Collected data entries
--- START ---

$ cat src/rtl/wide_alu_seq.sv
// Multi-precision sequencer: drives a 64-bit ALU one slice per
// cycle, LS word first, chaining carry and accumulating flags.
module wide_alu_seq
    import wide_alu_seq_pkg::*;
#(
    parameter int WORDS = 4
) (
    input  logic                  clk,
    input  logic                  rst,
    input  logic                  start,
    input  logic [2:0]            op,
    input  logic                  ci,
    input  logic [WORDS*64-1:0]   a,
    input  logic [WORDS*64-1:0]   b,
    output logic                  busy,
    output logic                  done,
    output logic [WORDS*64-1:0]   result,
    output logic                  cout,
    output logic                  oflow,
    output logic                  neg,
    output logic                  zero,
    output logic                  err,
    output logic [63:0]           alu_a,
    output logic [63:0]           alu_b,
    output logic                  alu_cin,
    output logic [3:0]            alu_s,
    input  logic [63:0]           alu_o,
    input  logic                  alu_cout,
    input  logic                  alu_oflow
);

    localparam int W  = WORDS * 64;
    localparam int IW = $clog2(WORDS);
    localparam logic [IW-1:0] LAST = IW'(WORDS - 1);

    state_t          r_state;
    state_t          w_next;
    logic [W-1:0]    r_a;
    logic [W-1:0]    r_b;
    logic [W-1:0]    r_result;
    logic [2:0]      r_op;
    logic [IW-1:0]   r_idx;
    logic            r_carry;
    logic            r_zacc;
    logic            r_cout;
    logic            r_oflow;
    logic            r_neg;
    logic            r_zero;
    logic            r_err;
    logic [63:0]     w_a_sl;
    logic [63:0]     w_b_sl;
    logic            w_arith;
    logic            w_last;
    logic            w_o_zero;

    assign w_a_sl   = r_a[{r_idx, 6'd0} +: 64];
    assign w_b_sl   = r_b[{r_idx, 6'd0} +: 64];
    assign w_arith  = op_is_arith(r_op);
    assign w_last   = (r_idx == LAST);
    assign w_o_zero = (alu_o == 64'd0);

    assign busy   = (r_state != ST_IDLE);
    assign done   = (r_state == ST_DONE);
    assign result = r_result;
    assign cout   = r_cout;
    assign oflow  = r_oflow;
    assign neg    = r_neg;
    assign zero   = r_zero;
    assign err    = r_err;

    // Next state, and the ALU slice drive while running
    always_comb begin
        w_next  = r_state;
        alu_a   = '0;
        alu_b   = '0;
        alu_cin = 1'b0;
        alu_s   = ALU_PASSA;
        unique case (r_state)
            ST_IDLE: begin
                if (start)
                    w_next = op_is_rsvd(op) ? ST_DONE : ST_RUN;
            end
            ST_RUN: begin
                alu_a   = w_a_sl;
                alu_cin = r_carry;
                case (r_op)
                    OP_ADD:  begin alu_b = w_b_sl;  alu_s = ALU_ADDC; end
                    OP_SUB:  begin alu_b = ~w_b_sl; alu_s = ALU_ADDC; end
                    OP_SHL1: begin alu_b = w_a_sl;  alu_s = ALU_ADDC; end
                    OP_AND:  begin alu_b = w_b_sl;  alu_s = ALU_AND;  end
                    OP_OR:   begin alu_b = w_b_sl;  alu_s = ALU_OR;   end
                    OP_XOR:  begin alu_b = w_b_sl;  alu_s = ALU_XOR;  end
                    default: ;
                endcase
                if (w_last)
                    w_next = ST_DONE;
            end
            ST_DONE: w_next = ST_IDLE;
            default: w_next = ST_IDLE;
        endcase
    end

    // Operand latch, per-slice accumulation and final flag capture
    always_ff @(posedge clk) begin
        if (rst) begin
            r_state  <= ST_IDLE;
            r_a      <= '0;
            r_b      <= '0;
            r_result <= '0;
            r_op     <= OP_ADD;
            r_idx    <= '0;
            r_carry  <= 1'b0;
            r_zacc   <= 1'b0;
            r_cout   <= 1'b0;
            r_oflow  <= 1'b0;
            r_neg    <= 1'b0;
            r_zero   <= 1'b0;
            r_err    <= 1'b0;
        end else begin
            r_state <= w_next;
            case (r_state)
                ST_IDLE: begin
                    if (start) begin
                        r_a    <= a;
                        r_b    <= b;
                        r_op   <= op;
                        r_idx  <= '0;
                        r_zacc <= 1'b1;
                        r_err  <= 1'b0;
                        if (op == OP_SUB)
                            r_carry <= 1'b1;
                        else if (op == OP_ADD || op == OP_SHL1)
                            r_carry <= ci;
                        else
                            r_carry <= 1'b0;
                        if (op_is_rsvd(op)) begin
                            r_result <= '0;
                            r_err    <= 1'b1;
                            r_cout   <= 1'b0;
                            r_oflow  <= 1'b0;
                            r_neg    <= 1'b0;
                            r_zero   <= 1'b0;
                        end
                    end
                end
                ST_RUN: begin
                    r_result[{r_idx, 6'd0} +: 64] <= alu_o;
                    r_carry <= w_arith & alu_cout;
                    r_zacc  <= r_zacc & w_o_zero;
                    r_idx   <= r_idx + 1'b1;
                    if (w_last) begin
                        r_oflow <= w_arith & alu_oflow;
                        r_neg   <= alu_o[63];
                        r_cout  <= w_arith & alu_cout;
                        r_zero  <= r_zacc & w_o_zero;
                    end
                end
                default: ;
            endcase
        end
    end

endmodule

--- END ---
--- START ---

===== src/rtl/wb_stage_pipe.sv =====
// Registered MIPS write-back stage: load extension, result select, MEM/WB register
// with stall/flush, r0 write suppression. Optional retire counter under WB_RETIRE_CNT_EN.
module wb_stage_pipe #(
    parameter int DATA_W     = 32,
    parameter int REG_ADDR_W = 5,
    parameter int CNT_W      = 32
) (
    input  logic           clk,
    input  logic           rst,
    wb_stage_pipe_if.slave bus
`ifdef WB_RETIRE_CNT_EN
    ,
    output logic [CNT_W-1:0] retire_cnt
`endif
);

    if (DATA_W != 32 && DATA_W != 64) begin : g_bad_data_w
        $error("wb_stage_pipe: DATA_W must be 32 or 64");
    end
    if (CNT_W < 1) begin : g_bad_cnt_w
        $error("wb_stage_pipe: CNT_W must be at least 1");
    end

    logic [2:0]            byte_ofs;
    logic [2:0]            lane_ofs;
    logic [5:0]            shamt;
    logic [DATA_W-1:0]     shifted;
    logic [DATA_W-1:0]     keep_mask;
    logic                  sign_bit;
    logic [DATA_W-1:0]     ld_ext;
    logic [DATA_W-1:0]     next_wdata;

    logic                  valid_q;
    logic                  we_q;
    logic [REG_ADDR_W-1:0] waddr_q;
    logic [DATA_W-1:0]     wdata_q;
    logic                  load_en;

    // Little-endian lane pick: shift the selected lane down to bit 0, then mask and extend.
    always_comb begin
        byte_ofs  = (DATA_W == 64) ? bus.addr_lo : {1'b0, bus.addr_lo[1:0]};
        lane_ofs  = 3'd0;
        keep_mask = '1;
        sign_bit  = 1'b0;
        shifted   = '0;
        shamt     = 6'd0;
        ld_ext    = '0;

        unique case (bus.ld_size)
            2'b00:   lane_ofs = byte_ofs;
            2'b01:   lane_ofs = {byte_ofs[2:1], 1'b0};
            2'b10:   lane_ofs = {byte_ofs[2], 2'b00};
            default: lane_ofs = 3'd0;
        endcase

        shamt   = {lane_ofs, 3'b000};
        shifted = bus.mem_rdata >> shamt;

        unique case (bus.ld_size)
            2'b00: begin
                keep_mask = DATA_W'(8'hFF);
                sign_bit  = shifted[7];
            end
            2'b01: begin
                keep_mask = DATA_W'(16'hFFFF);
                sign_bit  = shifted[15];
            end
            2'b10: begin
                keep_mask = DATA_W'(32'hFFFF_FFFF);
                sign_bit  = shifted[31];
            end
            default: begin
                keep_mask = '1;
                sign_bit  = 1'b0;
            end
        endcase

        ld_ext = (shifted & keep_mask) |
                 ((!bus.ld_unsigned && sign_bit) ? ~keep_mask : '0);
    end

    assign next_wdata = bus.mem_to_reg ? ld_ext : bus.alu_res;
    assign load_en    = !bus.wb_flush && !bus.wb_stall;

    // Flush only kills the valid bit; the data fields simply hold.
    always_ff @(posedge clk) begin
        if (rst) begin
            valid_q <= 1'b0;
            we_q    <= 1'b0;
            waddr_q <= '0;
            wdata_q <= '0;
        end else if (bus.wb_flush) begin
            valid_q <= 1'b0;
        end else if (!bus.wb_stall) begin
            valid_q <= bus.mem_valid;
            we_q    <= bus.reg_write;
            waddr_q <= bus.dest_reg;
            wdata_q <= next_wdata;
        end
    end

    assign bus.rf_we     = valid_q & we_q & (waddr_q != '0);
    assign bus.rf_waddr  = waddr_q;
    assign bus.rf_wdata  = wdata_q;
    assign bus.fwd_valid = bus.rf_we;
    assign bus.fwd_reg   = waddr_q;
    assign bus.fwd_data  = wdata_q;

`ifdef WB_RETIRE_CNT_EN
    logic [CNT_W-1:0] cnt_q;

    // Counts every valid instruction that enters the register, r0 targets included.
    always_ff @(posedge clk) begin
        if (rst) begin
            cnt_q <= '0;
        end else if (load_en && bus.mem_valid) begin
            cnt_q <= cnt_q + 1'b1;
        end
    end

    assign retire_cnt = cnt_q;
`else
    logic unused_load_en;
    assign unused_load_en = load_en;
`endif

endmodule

--- END ---
--- START ---

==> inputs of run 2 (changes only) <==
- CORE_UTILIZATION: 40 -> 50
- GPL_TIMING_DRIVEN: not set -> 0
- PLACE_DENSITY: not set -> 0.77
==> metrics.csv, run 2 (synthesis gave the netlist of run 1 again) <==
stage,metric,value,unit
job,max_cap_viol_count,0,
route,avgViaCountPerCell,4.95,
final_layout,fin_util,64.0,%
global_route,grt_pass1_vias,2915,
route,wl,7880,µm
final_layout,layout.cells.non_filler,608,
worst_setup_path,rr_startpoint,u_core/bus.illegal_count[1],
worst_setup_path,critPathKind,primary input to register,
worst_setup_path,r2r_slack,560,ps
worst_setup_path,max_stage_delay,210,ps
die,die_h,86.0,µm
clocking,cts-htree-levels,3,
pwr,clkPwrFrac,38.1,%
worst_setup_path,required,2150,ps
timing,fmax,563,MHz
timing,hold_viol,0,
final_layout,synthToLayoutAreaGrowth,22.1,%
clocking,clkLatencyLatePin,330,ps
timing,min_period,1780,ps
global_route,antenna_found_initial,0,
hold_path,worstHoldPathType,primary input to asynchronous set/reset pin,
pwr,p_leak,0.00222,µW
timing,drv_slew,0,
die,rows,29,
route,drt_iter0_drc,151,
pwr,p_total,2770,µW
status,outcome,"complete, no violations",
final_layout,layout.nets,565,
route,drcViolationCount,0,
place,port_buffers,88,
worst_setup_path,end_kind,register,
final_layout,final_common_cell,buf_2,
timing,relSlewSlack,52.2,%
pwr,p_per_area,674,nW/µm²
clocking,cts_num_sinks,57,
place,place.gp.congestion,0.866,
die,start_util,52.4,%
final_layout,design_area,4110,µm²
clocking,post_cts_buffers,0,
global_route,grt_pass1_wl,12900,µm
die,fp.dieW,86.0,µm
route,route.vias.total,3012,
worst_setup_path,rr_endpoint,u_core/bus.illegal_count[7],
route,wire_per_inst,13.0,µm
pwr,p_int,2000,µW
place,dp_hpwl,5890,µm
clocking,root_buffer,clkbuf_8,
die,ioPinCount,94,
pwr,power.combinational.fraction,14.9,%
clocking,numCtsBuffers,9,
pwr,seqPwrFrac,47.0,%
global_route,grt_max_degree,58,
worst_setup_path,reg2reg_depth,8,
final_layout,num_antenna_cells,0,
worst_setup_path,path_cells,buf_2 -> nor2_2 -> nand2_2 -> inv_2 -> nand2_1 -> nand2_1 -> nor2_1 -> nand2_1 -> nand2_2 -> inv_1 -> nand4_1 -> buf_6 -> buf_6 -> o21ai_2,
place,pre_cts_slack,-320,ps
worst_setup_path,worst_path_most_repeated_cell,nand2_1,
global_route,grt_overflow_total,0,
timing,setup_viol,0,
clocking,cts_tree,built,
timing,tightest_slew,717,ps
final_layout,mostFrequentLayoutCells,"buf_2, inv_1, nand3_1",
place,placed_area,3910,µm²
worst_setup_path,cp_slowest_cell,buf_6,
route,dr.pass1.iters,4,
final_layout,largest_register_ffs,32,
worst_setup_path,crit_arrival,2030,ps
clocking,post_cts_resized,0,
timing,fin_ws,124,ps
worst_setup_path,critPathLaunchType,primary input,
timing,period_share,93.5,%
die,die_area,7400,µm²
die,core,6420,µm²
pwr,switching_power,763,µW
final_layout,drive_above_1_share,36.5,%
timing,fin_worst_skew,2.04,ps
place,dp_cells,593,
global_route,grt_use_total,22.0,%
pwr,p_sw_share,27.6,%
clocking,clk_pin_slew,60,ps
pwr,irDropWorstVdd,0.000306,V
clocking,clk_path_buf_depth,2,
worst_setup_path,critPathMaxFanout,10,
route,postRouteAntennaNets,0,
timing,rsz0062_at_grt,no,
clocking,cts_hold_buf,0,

--- END ---

*Work request*: In the data above, find the line with "die,die_h,86.0,µm" and the line with "timing,tightest_slew,717,ps". Retype both, plus every line between them, exactly.

*Solution to this task*:
die,die_h,86.0,µm
clocking,cts-htree-levels,3,
pwr,clkPwrFrac,38.1,%
worst_setup_path,required,2150,ps
timing,fmax,563,MHz
timing,hold_viol,0,
final_layout,synthToLayoutAreaGrowth,22.1,%
clocking,clkLatencyLatePin,330,ps
timing,min_period,1780,ps
global_route,antenna_found_initial,0,
hold_path,worstHoldPathType,primary input to asynchronous set/reset pin,
pwr,p_leak,0.00222,µW
timing,drv_slew,0,
die,rows,29,
route,drt_iter0_drc,151,
pwr,p_total,2770,µW
status,outcome,"complete, no violations",
final_layout,layout.nets,565,
route,drcViolationCount,0,
place,port_buffers,88,
worst_setup_path,end_kind,register,
final_layout,final_common_cell,buf_2,
timing,relSlewSlack,52.2,%
pwr,p_per_area,674,nW/µm²
clocking,cts_num_sinks,57,
place,place.gp.congestion,0.866,
die,start_util,52.4,%
final_layout,design_area,4110,µm²
clocking,post_cts_buffers,0,
global_route,grt_pass1_wl,12900,µm
die,fp.dieW,86.0,µm
route,route.vias.total,3012,
worst_setup_path,rr_endpoint,u_core/bus.illegal_count[7],
route,wire_per_inst,13.0,µm
pwr,p_int,2000,µW
place,dp_hpwl,5890,µm
clocking,root_buffer,clkbuf_8,
die,ioPinCount,94,
pwr,power.combinational.fraction,14.9,%
clocking,numCtsBuffers,9,
pwr,seqPwrFrac,47.0,%
global_route,grt_max_degree,58,
worst_setup_path,reg2reg_depth,8,
final_layout,num_antenna_cells,0,
worst_setup_path,path_cells,buf_2 -> nor2_2 -> nand2_2 -> inv_2 -> nand2_1 -> nand2_1 -> nor2_1 -> nand2_1 -> nand2_2 -> inv_1 -> nand4_1 -> buf_6 -> buf_6 -> o21ai_2,
place,pre_cts_slack,-320,ps
worst_setup_path,worst_path_most_repeated_cell,nand2_1,
global_route,grt_overflow_total,0,
timing,setup_viol,0,
clocking,cts_tree,built,
timing,tightest_slew,717,ps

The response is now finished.